Optimization of Device Architecture for Enhanced Performance in Deep-Ultraviolet Light-Emitting Diodes

Abstract

Deep-UV LEDs typically refer to ultraviolet LEDs that emit wavelengths of approximately 200–280 nm or <300 nm. Their primary material system is AlGaN, and by adjusting the Al content, the bandgap can be shifted into the deep ultraviolet region to achieve the desired wavelength. Deep-UV LEDs offer advantages such as long lifespan, tunable wavelengths, and mercury-free operation, making them highly promising for sterilization and disinfection, water treatment, medical disinfection, lithography, and specific sensing applications.

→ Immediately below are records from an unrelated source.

**src/rtl/prescaler_tap_strobe.sv**
```systemverilog
// Turns one selectable prescaler tap into a single-cycle clock-enable strobe on clkin.
// The strobe counter is built only when PRESCALER_TAP_STROBE_COUNT_EN is defined; otherwise strobe_count is 0.
module prescaler_tap_strobe #(
    parameter int WIDTH       = 8,
    parameter int SEL_WIDTH   = 3,
    parameter int COUNT_WIDTH = 16,
    parameter int SYNC_STAGES = 2
) (
    input  logic                   clkin,
    input  logic                   reset_n,
    input  logic [WIDTH-1:0]       taps,
    input  logic [SEL_WIDTH-1:0]   sel,
    input  logic                   sel_load,
    output logic                   strobe,
    output logic                   armed,
    output logic [COUNT_WIDTH-1:0] strobe_count
);

    typedef enum logic [1:0] {
        ST_IDLE,
        ST_ARM,
        ST_RUN
    } state_t;

    state_t                 r_state;
    logic [SEL_WIDTH-1:0]   r_active_sel;
    logic [SYNC_STAGES-1:0] r_sync;
    logic                   r_sync_prev;
    logic                   r_strobe;
    logic                   r_armed;

    logic [2**SEL_WIDTH-1:0] w_taps_ext;
    logic                    w_tap;
    logic                    w_edge;
    logic                    w_sel_valid;

    // Pad the tap bus to the full select range so every sel value indexes a real bit.
    always_comb begin
        w_taps_ext            = '0;
        w_taps_ext[WIDTH-1:0] = taps;
    end

    assign w_tap       = w_taps_ext[r_active_sel];
    assign w_edge      = r_sync[SYNC_STAGES-1] & ~r_sync_prev;
    assign w_sel_valid = (sel != '0) && (32'(sel) < WIDTH);

    // NOTE: all state is updated with non-blocking assignments so every register sees pre-edge values.
    always_ff @(posedge clkin) begin
        if (!reset_n) begin
            r_state      <= ST_IDLE;
            r_active_sel <= '0;
            r_sync       <= '0;
            r_sync_prev  <= 1'b0;
            r_strobe     <= 1'b0;
            r_armed      <= 1'b0;
        end else begin
            r_strobe    <= 1'b0;
            r_sync      <= {r_sync[SYNC_STAGES-2:0], w_tap};
            r_sync_prev <= r_sync[SYNC_STAGES-1];

            if (sel_load && w_sel_valid) begin
                // NOTE: flushing the chain makes an already-high new tap look like a fresh edge, which ARM swallows.
                r_active_sel <= sel;
                r_sync       <= '0;
                r_sync_prev  <= 1'b0;
                r_armed      <= 1'b0;
                r_state      <= ST_ARM;
            end else if (sel_load && (r_state != ST_IDLE)) begin
                r_active_sel <= '0;
                r_armed      <= 1'b0;
                r_state      <= ST_IDLE;
            end else begin
                unique case (r_state)
                    ST_IDLE: begin
                        r_armed <= 1'b0;
                    end
                    ST_ARM: begin
                        if (w_edge) begin
                            r_armed <= 1'b1;
                            r_state <= ST_RUN;
                        end
                    end
                    ST_RUN: begin
                        r_armed <= 1'b1;
                        if (w_edge) begin
                            r_strobe <= 1'b1;
                        end
                    end
                    default: begin
                        r_armed <= 1'b0;
                        r_state <= ST_IDLE;
                    end
                endcase
            end
        end
    end

`ifdef PRESCALER_TAP_STROBE_COUNT_EN
    logic [COUNT_WIDTH-1:0] r_count;

    // The count is always zero in IDLE, so clearing on any load matches every state's reload rule.
    always_ff @(posedge clkin) begin
        if (!reset_n) begin
            r_count <= '0;
        end else if (sel_load) begin
            r_count <= '0;
        end else if ((r_state == ST_RUN) && w_edge) begin
            r_count <= r_count + COUNT_WIDTH'(1);
        end
    end

    assign strobe_count = r_count;
`else
    assign strobe_count = '0;
`endif

    assign strobe = r_strobe;
    assign armed  = r_armed;

endmodule
```
**config.mk**
```make
export PLATFORM = sky130hd
export DESIGN_NAME = prescaler_tap_strobe
export DESIGN_NICKNAME = d
export VERILOG_FILES = /design/src/rtl/prescaler_tap_strobe.sv
export SDC_FILE = /design/constraint.sdc
export NUM_CORES = 1
export LEC_CHECK = 0
export ABC_CLOCK_PERIOD_IN_PS = 2000
export CAP_MARGIN = 20
export CORE_ASPECT_RATIO = 0.8
export CORE_UTILIZATION = 38
export CTS_CLUSTER_DIAMETER = 30
export DETAILED_ROUTE_END_ITERATION = 6
export PLACE_DENSITY = 0.85
export SLEW_MARGIN = 20
export SYNTH_ARGS = -nofsm -noshare
export SYNTH_HDL_FRONTEND = slang
export SYNTH_SLANG_ARGS = --single-unit
```
**constraint.sdc**
```tcl
create_clock -name clkin -period 2 [get_ports clkin]
set_clock_uncertainty 0.2 [all_clocks]
set_input_delay 0.4 -clock clkin [delete_from_list [all_inputs] [get_ports clkin]]
set_output_delay 0.4 -clock clkin [all_outputs]
set_load 0.02 [all_outputs]
```
# After elaboration in Yosys (flattened, before gate mapping)
# Cells that the tools add are included.
# word_totals
regBits,10
out_inout_bits,18
# classes
order_cmp,1
n_eq_ne,5
mux,11
n_bitwise,5
n_reduce_logical,12
# op_table
op,n
$mux W3,2
$mux W1,5
$lt A3 B4 Y1 const B,1
$ne A4 B4 Y1 const B,1
$not A1 Y1,4
$pmux W2 S2,1
$reduce_and A2 Y1,2
$reduce_bool A2 Y1,2
$reduce_or A2 Y1,2
$reduce_or A4 Y1,1
$bmux W1 S3,1
$ne A3 B1 Y1 const B,1
$reduce_bool A3 Y1,1
$reduce_or A3 Y1,1
$eq A2 B1 Y1 const B,1
$eq A2 B2 Y1 const B,1
$logic_and A1 B1 Y1,2
$logic_not A2 Y1,1
$mux W2,1
$ne A2 B2 Y1 const B,1
$pmux W1 S2,1
$and A1 B1 Y1,1

# Longest topological paths before layout
# Gate-level depths: netlist (run 1).
# logic_depth
word_depth,6
ltp_mapped,6
ltp_nobuf,6

# Worst setup path before layout (run 1)
# No wires, ideal clock.
# synth_path
kind,reg2reg
from,register r_state[0]
to,register r_active_sel[0]
setup_time_ps,59
arrival_time_ps,1316
required_time_ps,1741
slack_ps,425
stages_incl_launch_ff,7
n_path_buf,0
synth_period_minus_slack_ps,1575
cell_sequence,dfxtp_1 -> inv_1 -> ha_1 -> or3b_1 -> o21ai_2 -> and2_1 -> a32o_2
# synth_between
elab_chain_cells,3
# synth_lines
element,line_no,source
from (decl),25,state_t r_state;
from (signal assigned),50,r_state <= ST_IDLE;
from (signal assigned),67,r_state <= ST_ARM;
from (signal assigned),71,r_state <= ST_IDLE;
$reduce_bool A2 Y1,68,end else if (sel_load && (r_state != ST_IDLE)) begin
$logic_and A1 B1 Y1,68,
$reduce_bool A2 Y1 (no line),-,
to (signal assigned),63,r_active_sel <= sel;
to (decl),26,logic [SEL_WIDTH-1:0] r_active_sel;
# No other way between the ends.
# A chain may end at the register's enable or synchronous reset.

# Final worst setup path (run 1)
# layout_path
from,"register r_armed, in the netlist armed"
to,output armed
# layout_rtl
element,line_no,source
from (decl),30,logic r_armed;
from (signal assigned),55,r_armed <= 1'b0;
from (signal assigned),66,r_armed <= 1'b0;
from (signal assigned),70,r_armed <= 1'b0;
to (decl),15,"output logic armed,"
# No word-level cell between the ends.
===== src/rtl/rv32i_mem_pkg.sv =====
// Shared types for the rv32i memory arbiter slice.
//   mem_mode_t  : RAM access mode, encodings match the existing mem defines.
//   arb_state_t : arbiter FSM states.
//   owner_t     : which requester owns the in-flight transaction.
package rv32i_mem_pkg;

  typedef enum logic [1:0] {
    MEM_READ       = 2'd0,
    MEM_WRITE_WORD = 2'd1,
    MEM_WRITE_HALF = 2'd2,
    MEM_WRITE_BYTE = 2'd3
  } mem_mode_t;

  typedef enum logic [1:0] {
    INIT  = 2'd0,
    IDLE  = 2'd1,
    ISSUE = 2'd2,
    RESP  = 2'd3
  } arb_state_t;

  typedef enum logic {
    OWN_IF = 1'b0,
    OWN_D  = 1'b1
  } owner_t;

endpackage
## config.mk

```make
export PLATFORM = sky130hd
export DESIGN_NAME = hazard_ctrl
export DESIGN_NICKNAME = d
export VERILOG_FILES = /design/src/rtl/rv_pipe_pkg.sv /design/src/rtl/fwd_sel.sv /design/src/rtl/hazard_ctrl.sv
export SDC_FILE = /design/constraint.sdc
export NUM_CORES = 1
export LEC_CHECK = 0
export CORE_MARGIN = 2
export CORE_UTILIZATION = 31
export DETAILED_ROUTE_END_ITERATION = 10
export GPL_TIMING_DRIVEN = 0
export PLACE_DENSITY = 0.85
export SLEW_MARGIN = 20
export SYNTH_ARGS = -nofsm -noshare
export SYNTH_HDL_FRONTEND = slang
export SYNTH_HIERARCHICAL = 1
export SYNTH_SLANG_ARGS = --single-unit
```

## constraint.sdc

```tcl
create_clock -name CLK -period 1.7 [get_ports CLK]
set_input_delay 0.34 -clock CLK [delete_from_list [all_inputs] [get_ports CLK]]
set_output_delay 0.34 -clock CLK [all_outputs]
set_load 0.02 [all_outputs]
```
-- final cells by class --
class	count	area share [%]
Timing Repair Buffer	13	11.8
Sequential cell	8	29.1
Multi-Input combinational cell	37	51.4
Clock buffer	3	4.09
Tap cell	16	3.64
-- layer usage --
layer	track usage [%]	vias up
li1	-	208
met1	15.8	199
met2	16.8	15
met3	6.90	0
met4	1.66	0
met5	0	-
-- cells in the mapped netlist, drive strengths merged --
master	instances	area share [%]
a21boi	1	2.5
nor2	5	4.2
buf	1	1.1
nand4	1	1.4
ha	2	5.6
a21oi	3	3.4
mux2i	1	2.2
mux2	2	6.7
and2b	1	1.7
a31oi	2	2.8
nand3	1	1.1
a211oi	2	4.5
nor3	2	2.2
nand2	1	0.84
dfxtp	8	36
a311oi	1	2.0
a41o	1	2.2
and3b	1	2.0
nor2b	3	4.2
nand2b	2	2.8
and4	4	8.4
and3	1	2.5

However, deep ultraviolet LEDs still face bottlenecks such as low internal quantum efficiency, limited external quantum efficiency, and insufficient device lifetime. One core factor contributing to these issues is the challenge in device structural design. Based on understanding the principles of deep-UV LEDs, this paper explores various methods for optimizing device architecture, such as tunnel junctions, nanostructured patterns, and ultra-thin quantum wells, and their impact on the performance of deep-UV LEDs. Ultimately, through these discussions, this review hopes to provide a reference for designing highly efficient, long-lasting deep-UV LEDs and promote their practical application in public health, environmental protection, and industrial manufacturing.